Early findings from NZTech’s latest industry survey, aimed at gauging how the country’s pandemic-prompted border closures are impacting the availability of skills in the tech sector, paint a picture of a nation desperately short of critical digital skills.
According to Graeme Muller, chief executive of the technology industry umbrella group, the survey has been in the market just two weeks, but already shows that the 235 respondents that have thus far provided feedback claim to collectively have almost 2,000 open jobs for which they are struggling to recruit for right now.
Respondents to the NZTech Critical Worker Border Exemption Survey include New Zealand-owned global tech firms and game development studios, local and multinational IT service providers, high tech manufacturers, agribusinesses, universities, health boards and banks.

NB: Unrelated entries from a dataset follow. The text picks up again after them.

===== src/common/lmr_pkg.sv =====
// package of opcode patterns, widths and carriers for the literal/move/return decoder
// Overview of operation
// RL1: the load-literal opcode puts the low instruction byte into the accumulator in one cycle, flags untouched.
// RL2: tools encode the two don't-care bits of load-literal as zero, but the decoder accepts any value there.
// RL3: the store-accumulator opcode writes the accumulator to the file register named by the 7-bit field in one cycle.
// RL4: the interrupt-return opcode pops the stack, loads the popped top entry into the pc, sets the global enable, in two cycles.
// RL5: the legacy configuration-load opcode copies the accumulator into the timer/prescaler register in one cycle.
// RL6: the timer/prescaler register is also read and written as an ordinary file register.
// RL7: the idle opcode ignores its two don't-care bits and only advances the pc for one cycle.
package lmr_pkg;
   localparam int INSN_W = 14;
   localparam int DATA_W = 8;
   localparam int FADDR_W = 7;
   localparam int PC_W = 13;

   // opcode match: (insn & mask) == value, or insn == value for IRET_VAL and CFG_VAL
   localparam logic [13:0] LIT_MASK = 14'h3c00;
   localparam logic [13:0] LIT_VAL = 14'h3000;
   localparam logic [13:0] STORE_MASK = 14'h3f80;
   localparam logic [13:0] STORE_VAL = 14'h0080;
   localparam logic [13:0] IDLE_MASK = 14'h3f9f;
   localparam logic [13:0] IDLE_VAL = 14'h0000;
   localparam logic [13:0] IRET_VAL = 14'h0009;
   localparam logic [13:0] CFG_VAL = 14'h0062;

   // file-register address of the timer/prescaler register (arbitrary default)
   localparam logic [6:0] CFG_FADDR_DEF = 7'h01;
   localparam logic [7:0] CFG_RESET = 8'hff;
   localparam logic [7:0] ACC_RESET = 8'h00;
   localparam logic [7:0] FREAD_RESET = 8'h00;
   localparam logic [12:0] PC_RESET = 13'h0000;

   typedef struct packed {
      logic       en;
      logic [6:0] addr;
      logic [7:0] data;
   } lmr_fwrite_t;

   typedef struct packed {
      logic        pop;
      logic        load;
      logic [12:0] pc;
   } lmr_pcctl_t;
endpackage : lmr_pkg


===== src/hw/lmr_decoder.sv =====
// decode/execute for load-literal, store, idle, interrupt return and legacy config load
module lmr_decoder
   import lmr_pkg::*;
#(
   parameter logic [6:0] CFG_FADDR = CFG_FADDR_DEF
) (
   input  wire logic              i_clk,
   input  wire logic              i_nrst,
   input  wire logic              i_insn_valid,
   input  wire logic [13:0]       i_insn,
   input  wire logic [12:0]       i_stack_top_entry,
   input  wire lmr_fwrite_t       i_fwrite,
   input  wire logic [6:0]        i_fread_addr,
   output logic [7:0]             o_acc,
   output logic [7:0]             o_cfg,
   output logic [7:0]             o_fread_data,
   output logic                   o_fread_hit,
   output lmr_fwrite_t            o_fwrite,
   output lmr_pcctl_t             o_pcctl,
   output logic                   o_pc_advance,
   output logic                   o_global_irq_enable_set,
   output logic                   o_busy
);
   typedef enum logic [0:0] {LMR_EXEC, LMR_IRET2} lmr_state_t;

   lmr_state_t  state;
   lmr_state_t  next_state;
   logic        take;
   logic        match_lit;
   logic        match_store;
   logic        match_idle;
   logic        match_iret;
   logic        match_cfg;
   logic        is_lit;
   logic        is_store;
   logic        is_idle;
   logic        is_iret;
   logic        is_cfg;
   logic        store_to_cfg;
   logic        file_to_cfg;
   logic        fread_sel;
   logic        fwrite_en;
   logic [6:0]  fwrite_addr;
   logic [7:0]  fwrite_data;
   logic        pc_pop;
   logic        pc_load;
   logic [12:0] pc_value;

   // the port widths are fixed by the opcode format, so the package has to agree
   if (INSN_W != 14) begin : g_bad_insn_w
      $error("lmr_decoder: instruction width must be 14");
   end
   if (DATA_W != 8) begin : g_bad_data_w
      $error("lmr_decoder: data width must be 8");
   end
   if (FADDR_W != 7) begin : g_bad_faddr_w
      $error("lmr_decoder: file address width must be 7");
   end
   if (PC_W != 13) begin : g_bad_pc_w
      $error("lmr_decoder: program counter width must be 13");
   end
   // address 0 is the indirect slot and never a real register
   if (CFG_FADDR == 7'h00) begin : g_bad_cfg_faddr
      $error("lmr_decoder: CFG_FADDR 0 is the indirect slot");
   end

   // a word offered in the return's second cycle is dropped, so the host must hold it
   assign take = i_insn_valid && (state == LMR_EXEC);

   // the five patterns are disjoint, so at most one match is ever true
   assign match_lit   = ((i_insn & LIT_MASK) == LIT_VAL); // RL2
   assign match_store = ((i_insn & STORE_MASK) == STORE_VAL);
   assign match_idle  = ((i_insn & IDLE_MASK) == IDLE_VAL); // RL7
   assign match_iret  = (i_insn == IRET_VAL);
   assign match_cfg   = (i_insn == CFG_VAL);

   assign is_lit   = take && match_lit;
   assign is_store = take && match_store;
   assign is_idle  = take && match_idle;
   assign is_iret  = take && match_iret;
   assign is_cfg   = take && match_cfg;

   assign store_to_cfg = is_store && (i_insn[6:0] == CFG_FADDR); // RL6
   assign file_to_cfg  = i_fwrite.en && (i_fwrite.addr == CFG_FADDR); // RL6
   assign fread_sel    = (i_fread_addr == CFG_FADDR);

   always_comb begin
      next_state = state;
      case (state)
         LMR_EXEC: begin
            if (is_iret) begin
               next_state = LMR_IRET2; // RL4
            end
         end
         LMR_IRET2: begin
            next_state = LMR_EXEC;
         end
         default: begin
            next_state = LMR_EXEC;
         end
      endcase
   end

   always_ff @(posedge i_clk or negedge i_nrst) begin
      if (!i_nrst) begin
         state <= LMR_EXEC;
      end else begin
         state <= next_state;
      end
   end

   always_ff @(posedge i_clk or negedge i_nrst) begin
      if (!i_nrst) begin
         o_acc <= ACC_RESET;
      end else if (is_lit) begin
         o_acc <= i_insn[7:0]; // RL1
      end
   end

   // the legacy load and a store never coincide, but an outside write can; the
   // instruction then wins and the outside write is lost
   always_ff @(posedge i_clk or negedge i_nrst) begin
      if (!i_nrst) begin
         o_cfg <= CFG_RESET;
      end else if (is_cfg) begin
         o_cfg <= o_acc; // RL5
      end else if (store_to_cfg) begin
         o_cfg <= o_acc; // RL6
      end else if (file_to_cfg) begin
         o_cfg <= i_fwrite.data; // RL6
      end
   end

   // the read port answers one cycle after the address, like any file register
   always_ff @(posedge i_clk or negedge i_nrst) begin
      if (!i_nrst) begin
         o_fread_hit <= 1'b0;
      end else begin
         o_fread_hit <= fread_sel; // RL6
      end
   end

   always_ff @(posedge i_clk or negedge i_nrst) begin
      if (!i_nrst) begin
         o_fread_data <= FREAD_RESET;
      end else begin
         o_fread_data <= fread_sel ? o_cfg : FREAD_RESET;
      end
   end

   // a store names its target from the low seven opcode bits and carries the accumulator
   always_ff @(posedge i_clk or negedge i_nrst) begin
      if (!i_nrst) begin
         fwrite_en <= 1'b0;
      end else begin
         fwrite_en <= is_store; // RL3
      end
   end

   always_ff @(posedge i_clk or negedge i_nrst) begin
      if (!i_nrst) begin
         fwrite_addr <= '0;
      end else begin
         fwrite_addr <= i_insn[6:0];
      end
   end

   always_ff @(posedge i_clk or negedge i_nrst) begin
      if (!i_nrst) begin
         fwrite_data <= '0;
      end else begin
         fwrite_data <= o_acc;
      end
   end

   assign o_fwrite = '{en: fwrite_en, addr: fwrite_addr, data: fwrite_data};

   // the stack top is taken on the pop edge, so the pc gets the entry being removed
   always_ff @(posedge i_clk or negedge i_nrst) begin
      if (!i_nrst) begin
         pc_pop <= 1'b0;
      end else begin
         pc_pop <= is_iret; // RL4
      end
   end

   always_ff @(posedge i_clk or negedge i_nrst) begin
      if (!i_nrst) begin
         pc_load <= 1'b0;
      end else begin
         pc_load <= is_iret; // RL4
      end
   end

   always_ff @(posedge i_clk or negedge i_nrst) begin
      if (!i_nrst) begin
         pc_value <= PC_RESET;
      end else begin
         pc_value <= i_stack_top_entry; // RL4
      end
   end

   assign o_pcctl = '{pop: pc_pop, load: pc_load, pc: pc_value};

   always_ff @(posedge i_clk or negedge i_nrst) begin
      if (!i_nrst) begin
         o_global_irq_enable_set <= 1'b0;
      end else begin
         o_global_irq_enable_set <= is_iret; // RL4
      end
   end

   // every single-cycle opcode of this group steps the pc; the return loads it instead
   always_ff @(posedge i_clk or negedge i_nrst) begin
      if (!i_nrst) begin
         o_pc_advance <= 1'b0;
      end else begin
         o_pc_advance <= is_idle || is_lit || is_store || is_cfg; // RL7
      end
   end

   // busy marks the return's second cycle, in which no new word is taken
   always_ff @(posedge i_clk or negedge i_nrst) begin
      if (!i_nrst) begin
         o_busy <= 1'b0;
      end else begin
         o_busy <= is_iret; // RL4
      end
   end
endmodule : lmr_decoder


===== config.mk =====
export PLATFORM = sky130hd
export DESIGN_NAME = lmr_decoder
export DESIGN_NICKNAME = d
export VERILOG_FILES = /design/src/common/lmr_pkg.sv /design/src/hw/lmr_decoder.sv
export SDC_FILE = /design/constraint.sdc
export NUM_CORES = 1
export LEC_CHECK = 0
export BUFFER_PORTS_ARGS = -buffer_cell sky130_fd_sc_hd__buf_2
export CAP_MARGIN = 20
export CORE_MARGIN = 10
export CORE_UTILIZATION = 41
export CTS_BUF_LIST = sky130_fd_sc_hd__clkbuf_8
export CTS_CLUSTER_SIZE = 20
export DETAILED_ROUTE_END_ITERATION = 6
export GPL_TIMING_DRIVEN = 0
export PLACE_DENSITY = 0.78
export SKIP_CTS_REPAIR_TIMING = 1
export SLEW_MARGIN = 20
export SYNTH_ARGS = -nofsm -noshare
export SYNTH_HDL_FRONTEND = slang
export SYNTH_SLANG_ARGS = --single-unit

===== constraint.sdc =====
create_clock -name i_clk -period 1.47 [get_ports i_clk]
set_input_delay 0.147 -clock i_clk [delete_from_list [all_inputs] [get_ports i_clk]]
set_output_delay 0.147 -clock i_clk [all_outputs]
set_load 0.005 [all_outputs]

==> impl_metrics.json, run 1 <==
{
  "routabilityCongestion": 0.7230,
  "grt_pass1_wl_um": 8390,
  "post-route-drc-count": 0,
  "cap_violations": 0,
  "initial_core_util_pct": 42.23,
  "path_buf_inv": 1,
  "nNetsFinal": 314,
  "period_minus_slack_ps": 1440,
  "die_y_um": 89.75,
  "synth.distinct_cells": 23,
  "placedCellCount": 295,
  "drive_above_1_share_pct": 65.04,
  "grtUsageMet3_pct": 6.318,
  "synth_fa_ha_area_share_pct": 0,
  "grt_pass1_vias": 1493,
  "wl_um": 6003,
  "grt_max_degree": 58,
  "worstMarginPinSlew_ps": 674.9,
  "ios": 112,
  "placementRows": 25,
  "synth-simple-area-share_pct": 11.67,
  "worst_setup_path_end_kind": "flop",
  "vias": 1522,
  "synthCells": 117,
  "htreeDepth": 3,
  "syn2layout_area_growth_pct": 57.03,
  "power_density_nw_per_um2": 1238,
  "clk_latency_ps": 320,
  "grt_usage_pct": 13.32,
  "finalPower_w": 0.003876,
  "place_area_um2": 2636,
  "numCtsBuffers": 9,
  "crit_arrival_ps": 1640,
  "synth_fp_nets": 170,
  "firstDrtPassIters": 4,
  "place_ws_ps": -144.5,
  "post_drt_wl_per_cell_um": 18.03,
  "setup_viol": 0,
  "syn_avg_cell_area_um2": 17.05,
  "nFillCells": 334,
  "drt_iter0_markers": 39,
  "overflow": 0,
  "cp_max_fo": 5,
  "root_buffer": "clkbuf_8",
  "die_x_um": 89.75,
  "antenna_found_initial": 0,
  "synth_seq_area_share_pct": 72.02,
  "status": "finished, final reports clean",
  "grt_util_met1_pct": 13.77,
  "synth_top_family_by_area": "multiplexers",
  "synth_xor_area_share_pct": 0,
  "clock.fmax_mhz": 694.5,
  "antenna_cells": 0,
  "rsz0062_at_grt": "yes",
  "peakVddDrop_uv": 566.5,
  "ant_nets": 0,
  "fin_crit_sh_pct": 97.96,
  "clock-sinks": 57,
  "finalClockSkew_ps": 7.319,
  "startpoint_type": "flop",
  "hold_path_class": "in -> reg",
  "fin_tns_setup_ps": 0,
  "die-area_um2": 8054,
  "synth_area_um2": 1994,
  "cts_tree": "yes",
  "synthMuxAreaShare_pct": 13.55,
  "coreArea_um2": 4723,
  "cts.path.max_buffers": 2,
  "dp_hpwl_um": 4048,
  "crit_family": "simple AND/OR/NAND/NOR gates",
  "worst_slew_margin_rel_pct": 55.00,
  "slowest_stage": "dfrtp_1",
  "avgViaCountPerCell": 4.571,
  "max_stage_delay_ps": 390,
  "maxSlewViolCount": 0,
  "post-route-cell-area_um2": 3132,
  "met2_usage_pct": 22.03,
  "crit_required_ps": 1670,
  "ys_seq_elements": 57,
  "final_cells": 333,
  "setup_ws_ps": 30.05,
  "p_leak_nw": 1.661,
  "grt.busiest_layer": "met2",
  "synth_compound_area_share_pct": 1.004,
  "ys_warn_count": 0,
  "path_cells": "nor4b_4, and3_4, buf_6, mux2_4",
  "path_class": "reg -> reg",
  "portBuffers": 111,
  "cts.clk_slew.worst_paths_ps": 60,
  "finalHoldViolCount": 0
}
==> cells by family (layout without fill, tap and decap cells) <==
group	Yosys count	after routing
buffers and inverters	5	154
multiplexers	24	24
AND/OR/NAND/NOR	29	29
AO/OA/AOI/OAI	2	2
flip-flops	57	57
==> power by group <==
| part | switching, W | internal [W] |
|---|---|---|
| sequential | 0.0000882 | 0.00173 |
| clock | 0.000586 | 0.000991 |
| combinational | 0.000197 | 0.000282 |
==> synthesized netlist by cell type <==
master | count | share of area, %
or3b_2 | 1 | 0.44
nor4b_4 | 1 | 1.2
mux2_2 | 24 | 14
o31ai_1 | 1 | 0.38
or4_4 | 1 | 0.56
dfrtp_1 | 49 | 61
nor3_1 | 1 | 0.25
or4b_1 | 1 | 0.50
dfstp_2 | 8 | 11
nand3_1 | 1 | 0.25
nand2b_1 | 1 | 0.31
buf_4 | 4 | 1.5
nand3b_4 | 1 | 1.0
nand2_1 | 1 | 0.19
nor4bb_1 | 2 | 1.0
and3_1 | 2 | 0.63
buf_2 | 1 | 0.25
nor4_1 | 1 | 0.31
nor2_1 | 1 | 0.19
o22ai_2 | 1 | 0.63
and2_1 | 10 | 3.1
nor4b_1 | 3 | 1.3
or4_1 | 1 | 0.38
==> metal layers <==
layer | part of all wire, % | up-vias
li1 | - | 696
met1 | 38 | 737
met2 | 52 | 84
met3 | 8.4 | 5
met4 | 0.88 | 0
met5 | 0 | -
==> cell type report <==
| cell class | instances | area [µm²] | share of cell area (%) |
|---|---|---|---|
| Clock buffer | 10 | 137.6 | 4.395 |
| Buffer | 5 | 41.29 | 1.318 |
| Tap cell | 67 | 83.83 | 2.677 |
| Timing Repair Buffer | 133 | 779.5 | 24.89 |
| Sequential cell | 57 | 1436 | 45.87 |
| Multi-Input combinational cell | 55 | 570.5 | 18.22 |
| Clock inverter | 6 | 82.58 | 2.637 |
==> through the flow <==
stage | utilization [%] | hold WS (ps)
floorplan | - | -148.6
global route | 66.30 | 41.28
finish | 66.30 | 55.58
global placement | 55.76 | 255.6
CTS | 60.48 | -123.0
detailed placement | 55.81 | 231.0
==> placed cells by master, fill, tap and decap left out, drive strengths merged <==
cell type / synthesis / final
nor2: 1 / 1
nand3: 1 / 1
dlygate4sd3: 0 / 21
bufinv: 0 / 2
inv: 0 / 1
nand2b: 1 / 1
nor4: 1 / 1
dfrtp: 49 / 49
or4b: 1 / 1
nand3b: 1 / 1
or4: 2 / 2
and2: 10 / 10
nor3: 1 / 1
and3: 2 / 2
nand2: 1 / 1
o31ai: 1 / 1
nor4b: 4 / 4
nor4bb: 2 / 2
dfstp: 8 / 8
clkinv: 0 / 3
clkbuf: 0 / 10
or3b: 1 / 1
mux2: 24 / 24
o22ai: 1 / 1
buf: 5 / 117
==> worst paths after layout <==
| check | start | end | slack [ps] | depth (start not counted) |
|---|---|---|---|---|
| worst min register to register | o_acc[3]$_DFFE_PN0P_ | fwrite_data[3]$_DFF_PN0_ | 420 | 0 |
| min in group asynchronous | i_nrst | fwrite_data[3]$_DFF_PN0_ | 420 | 2 |
| worst max-delay path | state$_DFF_PN0_ | o_acc[0]$_DFFE_PN0P_ | 30 | 4 |
| worst max register to register | state$_DFF_PN0_ | o_acc[0]$_DFFE_PN0P_ | 30 | 4 |
| max in group asynchronous | i_nrst | o_acc[0]$_DFFE_PN0P_ | 610 | 2 |
| worst min-delay path | i_fread_addr[1] | o_fread_hit$_DFF_PN0_ | 60 | 2 |
==> sequential cells by signal (all words and copies together), names as in the netlist <==
register and cells:
o_cfg 8, fwrite_data 8, fwrite_en 1, o_busy 1
pc_value 13, fwrite_addr 7, o_acc 8, o_fread_data 8
o_fread_hit 1, state 1, o_pc_advance 1
No activity file was read; power rests on OpenSTA's default activity.
==> inputs of run 2 (changes only) <==
--- a/config.mk
+++ b/config.mk
@@ -7,12 +7,12 @@
 export LEC_CHECK = 0
 export BUFFER_PORTS_ARGS = -buffer_cell sky130_fd_sc_hd__buf_2
 export CAP_MARGIN = 20
+export CORE_ASPECT_RATIO = 1.1
 export CORE_MARGIN = 10
 export CORE_UTILIZATION = 41
 export CTS_BUF_LIST = sky130_fd_sc_hd__clkbuf_8
 export CTS_CLUSTER_SIZE = 20
 export DETAILED_ROUTE_END_ITERATION = 6
-export GPL_TIMING_DRIVEN = 0
 export PLACE_DENSITY = 0.78
 export SKIP_CTS_REPAIR_TIMING = 1
 export SLEW_MARGIN = 20
==> impl_metrics.json, run 2 (same netlist as run 1, synthesis figures left out) <==
{
  "status": "finished, violations left",
  "violations": "negative setup slack",
  "htreeDepth": 3,
  "fin_tns_setup_ps": -18.03,
  "grt_pass1_wl_um": 8252,
  "cts_tree": "yes",
  "crit_required_ps": 1680,
  "worst_slew_margin_rel_pct": 81.87,
  "coreArea_um2": 4684,
  "holdPathStages": 2,
  "grt_pass1_vias": 1687,
  "setup_viol": 3,
  "syn2layout_area_growth_pct": 54.89,
  "drive_above_1_share_pct": 67.04,
  "grt_usage_pct": 13.24,
  "fin_util_pct": 65.95,
  "worst_setup_path_end_kind": "flop",
  "rsz0062_at_grt": "yes",
  "die_x_um": 86.50,
  "cp_max_fo": 9,
  "startpoint_type": "flop",
  "firstDrtPassIters": 5,
  "period_minus_slack_ps": 1476,
  "die_y_um": 93.15,
  "dp_hpwl_um": 4113,
  "ant_nets": 0,
  "antenna_cells": 0,
  "cts.clk_slew.worst_paths_ps": 70,
  "power_density_nw_per_um2": 1204,
  "path_cells": "nor4b_4, and3_4, buf_12, mux2_2",
  "clock.fmax_mhz": 677.3,
  "placedCellCount": 292,
  "finalClockSkew_ps": 9.293,
  "final_cells": 323,
  "portBuffers": 111,
  "final_cell_mix": "111 x buf_2, 49 x dfrtp_1, 24 x mux2_2, 15 x dlygate4sd3_1",
  "largest_reg_flops": 13,
  "ios": 112,
  "cts.path.max_buffers": 2,
  "worstMarginPinSlew_ps": 268.1,
  "vias": 1506,
  "crit_arrival_ps": 1690,
  "peakVddDrop_uv": 788.4,
  "regMostFlops": "pc_value",
  "nNetsFinal": 315,
  "cap_violations": 0,
  "setup_ws_ps": -6.349,
  "clk_latency_ps": 330,
  "path_class": "reg -> reg",
  "die-area_um2": 8057,
  "p_leak_nw": 1.651,
  "wl_um": 5611,
  "avgViaCountPerCell": 4.663,
  "post-route-drc-count": 0,
  "routabilityCongestion": 0.7608,
  "drt_iter0_markers": 49,
  "antenna_found_initial": 0,
  "numCtsBuffers": 9,
  "rr_worst_depth": 4,
  "initial_core_util_pct": 42.57,
  "slowest_stage": "dfrtp_1",
  "root_buffer": "clkbuf_8",
  "max_stage_delay_ps": 400,
  "final_common_cell": "buf_2",
  "maxSlewViolCount": 0,
  "post_drt_wl_per_cell_um": 17.37,
  "placementRows": 26,
  "finalHoldViolCount": 0,
  "overflow": 0,
  "grt_max_degree": 58,
  "fin_crit_sh_pct": 100.4,
  "clock-sinks": 57,
  "hold_path_class": "in -> reg"
}
-- run 2: per-layer routing --
layer,up-vias,GRT usage (%),share of wire [%]
met2,65,22.04,53
li1,701,-,-
met5,-,0,0
met1,729,13.78,38
met4,0,6.081,2.0
met3,11,6.337,7.5
-- run 2: power by group --
| part | internal [W] | total, W | switching, W |
|---|---|---|---|
| clock | 0.000856 | 0.00143 | 0.000576 |
| sequential | 0.00173 | 0.00182 | 0.0000854 |
| combinational | 0.000274 | 0.000468 | 0.000194 |
-- run 2: path summary, 6_finish.rpt --
| check | from | to | slack [ps] |
|---|---|---|---|
| max reg2reg | state$_DFF_PN0_ | o_acc[6]$_DFFE_PN0P_ | -6 |
| min reg2reg | o_acc[2]$_DFFE_PN0P_ | fwrite_data[2]$_DFF_PN0_ | 430 |
| min in group asynchronous | i_nrst | o_busy$_DFF_PN0_ | 340 |
| min | i_insn[1] | fwrite_addr[1]$_DFF_PN0_ | 50 |
| max in group asynchronous | i_nrst | o_cfg[4]$_DFFE_PN1P_ | 830 |
| max | state$_DFF_PN0_ | o_acc[6]$_DFFE_PN0P_ | -6 |
-- run 2: final cells by class --
type | count | area [µm²]
Sequential cell | 57 | 1436
Tap cell | 56 | 70.07
Timing Repair Buffer | 139 | 828.3
Clock buffer | 11 | 151.4
Multi-Input combinational cell | 55 | 555.5
Clock inverter | 5 | 47.55
Fill cell | 362 | 1595
-- run 2: worst max-delay path: cells and delay by family (launching register included) --
kind | cells | cell delay, ps
muxes | 1 | 330
and+or+nand+nor | 2 | 510
buffers and inverters | 1 | 120
DFF | 1 | 400
-- run 2: stage by stage --
stage                     instance area, µm²  hold slack [ps]  power [W]  setup WS, ps
after floorplan                         1994           -148.6   0.001947         12.92
after global placement                  2708            160.0   0.002273        -95.91
after detailed placement                2708            167.1   0.002284        -132.4
after CTS                               2907           -196.6   0.003719        -117.1
after global routing                    3089            46.14   0.003897        -75.96
final                                   3089            53.45   0.003718        -6.349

“With over 20,000 high tech firms in New Zealand, plus most users of digital technology attempting to become more digital, the demand for digital skills has well and truly outstretched supply,” Muller said.
Muller estimates there could be as many as 10,000 open roles in the market this month alone.
Broadly, almost 60 per cent of the respondents so far claim to be unable to take on new work and 20 per cent are unable to complete digitisation projects already underway.
There are also worrying signs of the impact of these skills shortages on staff with reports of stress and health and well-being issues increasing, NZTech claimed.
The technology industry association collective noted that for the last five years, between 4,000 to 5,000 tech professionals have immigrated to New Zealand, but COVID-19 has halted this ongoing talent influx.
As such, New Zealand is now increasingly desperate for more highly skilled overseas tech workers to fill this digital skills shortage, NZTech said.
“You can’t expect to go from 5,000 international workers to zero and expect business as usual,” said Muller. “We have been working hard with the Ministry of Education to encourage more Kiwi kids into tech career pathways, but it will take years to build up the local talent pool.
“To make matter worse, to take on more interns and graduates, companies need more experienced staff to mentor them, so the difficulty in accessing experienced international IT workers is a double-edged sword.
“If we want to improve productivity, deliver a better health system, create high-value jobs and help companies recover from COVID by being more efficient and accessing international markets, we need to increase the number of digital technology professionals in New Zealand to enable it,” he said.
From Muller’s perspective, New Zealand is seen as an attractive destination at present, with great opportunities for the country to attract some of the best tech talents from around the world, but the window is closing fast.
“The rapidly growing New Zealand tech sector is being hampered,” he said. “Technology is on track to become New Zealand’s largest export sector before 2030. The COVID pandemic has highlighted the comparative advantage weightless exports now offer over bulky commodities and yet the government’s immigration policies don’t reflect this.
“We hope that more New Zealanders will start considering tech as a career for themselves or their kids, given the large number and type of well-paid tech roles on offer with the median salaries now over $100,000 a year. The variety of jobs available is enormous ranging from creative to analytical and in companies right across New Zealand, so there is something for everyone.
“Meanwhile we are calling on the government to take the digital skills shortages seriously if they want to avoid an economic slowdown,” he added.